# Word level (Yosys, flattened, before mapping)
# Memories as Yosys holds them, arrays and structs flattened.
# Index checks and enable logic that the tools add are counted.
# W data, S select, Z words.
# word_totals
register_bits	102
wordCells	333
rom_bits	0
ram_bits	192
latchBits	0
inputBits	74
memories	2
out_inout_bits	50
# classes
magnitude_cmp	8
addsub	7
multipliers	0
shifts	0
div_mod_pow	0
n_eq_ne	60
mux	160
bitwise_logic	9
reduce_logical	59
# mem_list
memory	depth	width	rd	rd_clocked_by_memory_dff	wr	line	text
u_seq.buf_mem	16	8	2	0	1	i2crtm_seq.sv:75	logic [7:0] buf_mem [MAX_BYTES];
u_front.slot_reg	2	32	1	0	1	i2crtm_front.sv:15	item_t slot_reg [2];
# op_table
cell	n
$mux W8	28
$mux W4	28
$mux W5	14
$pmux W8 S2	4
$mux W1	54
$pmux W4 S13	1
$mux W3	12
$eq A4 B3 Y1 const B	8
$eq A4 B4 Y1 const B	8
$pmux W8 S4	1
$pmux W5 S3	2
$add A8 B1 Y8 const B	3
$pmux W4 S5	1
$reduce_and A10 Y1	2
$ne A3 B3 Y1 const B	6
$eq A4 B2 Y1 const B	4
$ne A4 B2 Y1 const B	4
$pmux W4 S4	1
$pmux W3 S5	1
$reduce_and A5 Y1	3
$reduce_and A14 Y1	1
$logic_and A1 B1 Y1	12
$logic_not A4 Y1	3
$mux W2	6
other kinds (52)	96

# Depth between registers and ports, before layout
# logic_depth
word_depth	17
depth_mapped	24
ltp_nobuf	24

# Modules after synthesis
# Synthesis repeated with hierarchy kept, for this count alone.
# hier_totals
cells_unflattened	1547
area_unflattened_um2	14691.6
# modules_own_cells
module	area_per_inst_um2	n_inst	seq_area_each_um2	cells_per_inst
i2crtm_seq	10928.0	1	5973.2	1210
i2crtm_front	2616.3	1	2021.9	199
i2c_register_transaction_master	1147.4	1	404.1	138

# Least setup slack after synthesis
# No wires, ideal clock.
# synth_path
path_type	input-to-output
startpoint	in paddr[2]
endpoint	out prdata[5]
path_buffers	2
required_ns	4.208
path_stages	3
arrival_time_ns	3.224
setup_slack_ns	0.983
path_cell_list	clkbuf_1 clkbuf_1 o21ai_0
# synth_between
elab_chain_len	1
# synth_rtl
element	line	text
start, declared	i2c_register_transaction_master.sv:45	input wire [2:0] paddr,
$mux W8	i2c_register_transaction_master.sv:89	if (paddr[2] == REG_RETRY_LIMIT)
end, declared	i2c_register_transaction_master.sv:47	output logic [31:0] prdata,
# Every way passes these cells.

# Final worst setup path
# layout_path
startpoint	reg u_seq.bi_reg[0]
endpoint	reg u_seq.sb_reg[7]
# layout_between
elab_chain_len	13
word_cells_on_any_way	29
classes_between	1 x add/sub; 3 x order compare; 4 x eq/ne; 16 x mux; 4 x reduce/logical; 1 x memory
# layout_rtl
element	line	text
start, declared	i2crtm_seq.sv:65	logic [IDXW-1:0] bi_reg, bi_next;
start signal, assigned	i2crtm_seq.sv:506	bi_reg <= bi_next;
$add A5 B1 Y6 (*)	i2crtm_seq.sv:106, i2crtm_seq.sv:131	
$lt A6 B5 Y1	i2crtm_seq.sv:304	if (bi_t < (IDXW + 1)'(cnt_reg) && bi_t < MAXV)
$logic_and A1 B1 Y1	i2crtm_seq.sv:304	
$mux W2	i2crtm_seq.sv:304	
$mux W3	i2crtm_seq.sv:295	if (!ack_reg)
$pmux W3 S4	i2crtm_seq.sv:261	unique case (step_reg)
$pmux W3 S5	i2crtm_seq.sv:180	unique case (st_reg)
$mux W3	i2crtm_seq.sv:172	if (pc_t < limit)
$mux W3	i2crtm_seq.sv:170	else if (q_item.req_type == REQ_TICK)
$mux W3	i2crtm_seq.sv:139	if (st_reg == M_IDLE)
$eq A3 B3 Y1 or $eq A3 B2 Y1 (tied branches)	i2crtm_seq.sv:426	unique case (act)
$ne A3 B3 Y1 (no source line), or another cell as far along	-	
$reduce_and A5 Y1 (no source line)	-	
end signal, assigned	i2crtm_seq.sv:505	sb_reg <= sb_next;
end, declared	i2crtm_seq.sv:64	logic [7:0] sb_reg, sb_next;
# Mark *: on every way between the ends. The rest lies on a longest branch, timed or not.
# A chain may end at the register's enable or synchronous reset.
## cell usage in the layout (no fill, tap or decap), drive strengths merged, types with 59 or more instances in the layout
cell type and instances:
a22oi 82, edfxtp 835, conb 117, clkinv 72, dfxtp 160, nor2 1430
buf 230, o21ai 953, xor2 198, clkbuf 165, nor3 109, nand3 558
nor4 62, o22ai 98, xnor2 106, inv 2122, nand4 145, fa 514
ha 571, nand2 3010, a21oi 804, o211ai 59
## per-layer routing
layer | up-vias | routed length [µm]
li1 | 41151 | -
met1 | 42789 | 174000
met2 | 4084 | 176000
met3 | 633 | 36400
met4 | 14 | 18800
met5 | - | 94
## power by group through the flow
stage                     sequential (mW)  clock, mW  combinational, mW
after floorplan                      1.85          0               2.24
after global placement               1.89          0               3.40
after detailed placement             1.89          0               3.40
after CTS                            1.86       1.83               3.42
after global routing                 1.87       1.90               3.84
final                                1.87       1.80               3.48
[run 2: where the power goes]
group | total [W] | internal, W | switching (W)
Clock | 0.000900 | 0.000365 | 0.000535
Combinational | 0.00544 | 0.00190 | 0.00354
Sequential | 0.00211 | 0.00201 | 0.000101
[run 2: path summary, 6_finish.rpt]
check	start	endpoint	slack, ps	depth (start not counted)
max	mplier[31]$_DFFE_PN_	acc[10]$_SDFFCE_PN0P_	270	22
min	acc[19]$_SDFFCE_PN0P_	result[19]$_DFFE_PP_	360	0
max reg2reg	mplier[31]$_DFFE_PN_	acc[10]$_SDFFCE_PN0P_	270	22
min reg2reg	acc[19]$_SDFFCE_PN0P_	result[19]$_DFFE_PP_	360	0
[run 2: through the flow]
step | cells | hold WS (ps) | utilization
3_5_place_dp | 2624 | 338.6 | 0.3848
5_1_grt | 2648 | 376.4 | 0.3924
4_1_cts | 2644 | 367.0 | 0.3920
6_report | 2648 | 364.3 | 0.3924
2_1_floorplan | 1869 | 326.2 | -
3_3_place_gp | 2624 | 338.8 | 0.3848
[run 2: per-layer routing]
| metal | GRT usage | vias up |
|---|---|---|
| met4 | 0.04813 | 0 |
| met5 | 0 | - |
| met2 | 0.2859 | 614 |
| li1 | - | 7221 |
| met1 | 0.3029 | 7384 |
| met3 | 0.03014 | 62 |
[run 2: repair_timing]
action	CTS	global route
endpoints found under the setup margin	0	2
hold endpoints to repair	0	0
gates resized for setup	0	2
<file path="config.mk">
export PLATFORM = sky130hd
export DESIGN_NAME = swm_cell
export DESIGN_NICKNAME = d
export VERILOG_FILES = /design/src/design/swm_pkg.sv /design/src/design/swm_cell.sv
export SDC_FILE = /design/constraint.sdc
export NUM_CORES = 1
export LEC_CHECK = 0
export BUFFER_PORTS_ARGS = -buffer_cell sky130_fd_sc_hd__buf_2
export CORE_UTILIZATION = 26
export CTS_BUF_LIST = sky130_fd_sc_hd__clkbuf_2
export DETAILED_ROUTE_END_ITERATION = 10
export PLACE_DENSITY = 0.62
export SLEW_MARGIN = 20
export SYNTH_ARGS = -nofsm -noshare
export SYNTH_HDL_FRONTEND = slang
export SYNTH_SLANG_ARGS = --single-unit
</file>
<file path="constraint.sdc">
create_clock -name clk -period 7.35 [get_ports clk]
set_input_delay 2.205 -clock clk [delete_from_list [all_inputs] [get_ports clk]]
set_output_delay 2.205 -clock clk [all_outputs]
set_load 0.01 [all_outputs]
</file>
<file path="src/design/swm_pkg.sv">
`default_nettype none
package swm_pkg;

  localparam int WINDOW_MAX = 64;
  localparam int IDX_W      = $clog2(WINDOW_MAX);
  localparam int CNT_W      = IDX_W + 1;
  localparam int SMP_W      = 32;
  localparam int MED_W      = SMP_W + 1;
  localparam int GRP_SIZE   = 8;
  localparam int GRP_CNT    = WINDOW_MAX / GRP_SIZE;
  localparam int SUB_W      = $clog2(GRP_SIZE);

  // One cell's view as seen by its neighbors.
  typedef struct packed {
    logic signed [SMP_W-1:0] val;
    logic [IDX_W-1:0]        age;
    logic                    gt;   // val above the incoming sample
  } swm_tap_t;

  // Zero maps to 1, anything past the max saturates.
  function automatic logic [CNT_W-1:0] eff_size(input logic [CNT_W-1:0] wr);
    logic [CNT_W-1:0] res;
    res = wr;
    if (wr == '0) begin
      res = CNT_W'(1);
    end else if (wr > CNT_W'(WINDOW_MAX)) begin
      res = CNT_W'(WINDOW_MAX);
    end
    return res;
  endfunction

endpackage
`default_nettype wire

</file>
<file path="src/design/swm_cell.sv">
`default_nettype none
// One slot of the sorted window: value plus its age in beats.
module swm_cell (
  input  wire                           clk,
  input  wire                           load,
  input  wire signed [swm_pkg::SMP_W-1:0] sample,
  input  wire [swm_pkg::IDX_W-1:0]      oldest_age,
  input  wire                           remove,
  input  wire                           occupied,
  input  wire                           kept,      // slot valid after removal
  input  wire                           rb_in,     // removal at a lower slot
  output logic                          rb_out,
  input  swm_pkg::swm_tap_t             up_tap,    // raw view of upper neighbor
  output swm_pkg::swm_tap_t             own_tap,
  input  swm_pkg::swm_tap_t             lo_ctap,   // compacted view of lower neighbor
  output swm_pkg::swm_tap_t             ctap
);
  import swm_pkg::*;

  logic signed [SMP_W-1:0] val;
  logic [IDX_W-1:0]        age;
  logic                    rm;
  swm_tap_t                csel;
  logic signed [SMP_W-1:0] val_next;
  logic [IDX_W-1:0]        age_next;

  always_comb begin
    own_tap.val = val;
    own_tap.age = age;
    own_tap.gt  = (val > sample);
  end

  assign rm     = remove && occupied && (age == oldest_age);
  assign rb_out = rb_in | rm;

  // Close the gap left by the removed entry.
  always_comb begin
    csel    = rb_out ? up_tap : own_tap;
    ctap    = csel;
    ctap.gt = kept & csel.gt;
  end

  // Open a gap for the new sample.
  always_comb begin
    if (lo_ctap.gt) begin
      val_next = lo_ctap.val;
      age_next = IDX_W'(lo_ctap.age + 1'b1);
    end else if (ctap.gt || !kept) begin
      val_next = sample;
      age_next = '0;
    end else begin
      val_next = csel.val;
      age_next = IDX_W'(csel.age + 1'b1);
    end
  end

  always_ff @(posedge clk) begin
    if (load) begin
      val <= val_next;
      age <= age_next;
    end
  end

endmodule
`default_nettype wire

</file>
File: src/rtl/bbvn_pkg.sv
package bbvn_pkg;

  localparam int unsigned MaxVertices = 1024;
  localparam int unsigned CoordW = 32;
  localparam int unsigned NormW = 17;
  localparam int unsigned IdxW = 10;
  localparam int unsigned StatW = 3;
  localparam int unsigned ExtW = 33;
  localparam int unsigned NumAxes = 3;

  typedef enum logic [1:0] {
    FuncLoad  = 2'd0,
    FuncRead  = 2'd1,
    FuncClear = 2'd2,
    FuncNone  = 2'd3
  } func_e;

  typedef enum logic [2:0] {
    StAccepted = 3'd0,
    StFull     = 3'd1,
    StNorm     = 3'd2,
    StZeroExt  = 3'd3,
    StEmpty    = 3'd4
  } status_e;

  typedef struct packed {
    logic            start;
    logic [ExtW+1:0] mag;
    logic [ExtW-1:0] ext;
  } div_req_t;

endpackage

* * *

> [TASK DIRECTIONS] Using only the listing above, restate exactly the lines from the line containing "0.2859 | 614 |" through the line containing "hold endpoints to", both included.

> [EXPECTED OUTPUT]
| met2 | 0.2859 | 614 |
| li1 | - | 7221 |
| met1 | 0.3029 | 7384 |
| met3 | 0.03014 | 62 |
[run 2: repair_timing]
action	CTS	global route
endpoints found under the setup margin	0	2
hold endpoints to repair	0	0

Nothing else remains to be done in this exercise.